*** Begin section ***
File: src/rtl/mem_arbiter.sv
// Two-port memory arbiter (CPU / loader) with fixed two-cycle accesses and a turnaround cycle.
// Optional macro ARB_ROUND_ROBIN_EN: round-robin tie-break; otherwise the loader wins ties.
module mem_arbiter #(
  parameter int DataWidth = 16,
  parameter int AddrWidth = 8
) (
  input  logic                 Clk,
  input  logic                 Reset,
  input  logic                 CPU_Req,
  input  logic                 CPU_Wr,
  input  logic [AddrWidth-1:0] CPU_Addr,
  input  logic [DataWidth-1:0] CPU_DIn,
  output logic                 CPU_Gnt,
  output logic                 CPU_Done,
  output logic [DataWidth-1:0] CPU_DOut,
  input  logic                 LDR_Req,
  input  logic                 LDR_Wr,
  input  logic [AddrWidth-1:0] LDR_Addr,
  input  logic [DataWidth-1:0] LDR_DIn,
  output logic                 LDR_Gnt,
  output logic                 LDR_Done,
  output logic [DataWidth-1:0] LDR_DOut,
  output logic                 MEM_En,
  output logic                 MEM_Wr,
  output logic [AddrWidth-1:0] MEM_Addr,
  output logic [DataWidth-1:0] MEM_DOut,
  input  logic [DataWidth-1:0] MEM_DIn
);
  typedef enum logic [1:0] {S_Idle, S_Access, S_Done} state_t;

  state_t               state_q, state_d;
  logic                 owner_q, owner_d;   // 1 = loader; doubles as the last-owner pointer
  logic                 mem_en_q, mem_en_d, mem_wr_q, mem_wr_d;
  logic [AddrWidth-1:0] mem_addr_q, mem_addr_d;
  logic [DataWidth-1:0] mem_dout_q, mem_dout_d;
  logic                 cpu_gnt_q, cpu_gnt_d, ldr_gnt_q, ldr_gnt_d;
  logic                 cpu_done_q, cpu_done_d, ldr_done_q, ldr_done_d;
  logic [DataWidth-1:0] cpu_dout_q, cpu_dout_d, ldr_dout_q, ldr_dout_d;
  logic                 pick_ldr;

`ifdef ARB_ROUND_ROBIN_EN
  assign pick_ldr = LDR_Req & (~CPU_Req | ~owner_q);
`else
  assign pick_ldr = LDR_Req;
`endif

  always_comb begin
    state_d    = state_q;
    owner_d    = owner_q;
    mem_en_d   = mem_en_q;
    mem_wr_d   = mem_wr_q;
    mem_addr_d = mem_addr_q;
    mem_dout_d = mem_dout_q;
    cpu_gnt_d  = cpu_gnt_q;
    ldr_gnt_d  = ldr_gnt_q;
    cpu_done_d = cpu_done_q;
    ldr_done_d = ldr_done_q;
    cpu_dout_d = cpu_dout_q;
    ldr_dout_d = ldr_dout_q;
    case (state_q)
      S_Idle: begin
        if (CPU_Req || LDR_Req) begin
          owner_d    = pick_ldr;
          mem_addr_d = pick_ldr ? LDR_Addr : CPU_Addr;
          mem_dout_d = pick_ldr ? LDR_DIn  : CPU_DIn;
          mem_wr_d   = pick_ldr ? LDR_Wr   : CPU_Wr;
          mem_en_d   = 1'b0;
          cpu_gnt_d  = ~pick_ldr;
          ldr_gnt_d  = pick_ldr;
          state_d    = S_Access;
        end else begin
          mem_en_d = 1'b1;
          mem_wr_d = 1'b1;
        end
      end
      S_Access: begin
        // Memory strobe is active-low: high means this access was a read.
        if (mem_wr_q) begin
          if (owner_q) ldr_dout_d = MEM_DIn;
          else         cpu_dout_d = MEM_DIn;
        end
        mem_en_d   = 1'b1;
        mem_wr_d   = 1'b1;
        cpu_done_d = ~owner_q;
        ldr_done_d = owner_q;
        state_d    = S_Done;
      end
      S_Done: begin
        cpu_done_d = 1'b0;
        ldr_done_d = 1'b0;
        cpu_gnt_d  = 1'b0;
        ldr_gnt_d  = 1'b0;
        state_d    = S_Idle;
      end
      default: state_d = S_Idle;
    endcase
  end

  always_ff @(posedge Clk or negedge Reset) begin
    if (!Reset) begin
      state_q    <= S_Idle;
      owner_q    <= 1'b0;
      mem_en_q   <= 1'b1;
      mem_wr_q   <= 1'b1;
      mem_addr_q <= '0;
      mem_dout_q <= '0;
      cpu_gnt_q  <= 1'b0;
      ldr_gnt_q  <= 1'b0;
      cpu_done_q <= 1'b0;
      ldr_done_q <= 1'b0;
      cpu_dout_q <= '0;
      ldr_dout_q <= '0;
    end else begin
      state_q    <= state_d;
      owner_q    <= owner_d;
      mem_en_q   <= mem_en_d;
      mem_wr_q   <= mem_wr_d;
      mem_addr_q <= mem_addr_d;
      mem_dout_q <= mem_dout_d;
      cpu_gnt_q  <= cpu_gnt_d;
      ldr_gnt_q  <= ldr_gnt_d;
      cpu_done_q <= cpu_done_d;
      ldr_done_q <= ldr_done_d;
      cpu_dout_q <= cpu_dout_d;
      ldr_dout_q <= ldr_dout_d;
    end
  end

  assign CPU_Gnt  = cpu_gnt_q;
  assign LDR_Gnt  = ldr_gnt_q;
  assign CPU_Done = cpu_done_q;
  assign LDR_Done = ldr_done_q;
  assign CPU_DOut = cpu_dout_q;
  assign LDR_DOut = ldr_dout_q;
  assign MEM_En   = mem_en_q;
  assign MEM_Wr   = mem_wr_q;
  assign MEM_Addr = mem_addr_q;
  assign MEM_DOut = mem_dout_q;
endmodule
*** End section ***
Work request.
Go through the records above and copy each line where "Reset" is found.

Response box.
  input  logic                 Reset,
  always_ff @(posedge Clk or negedge Reset) begin
    if (!Reset) begin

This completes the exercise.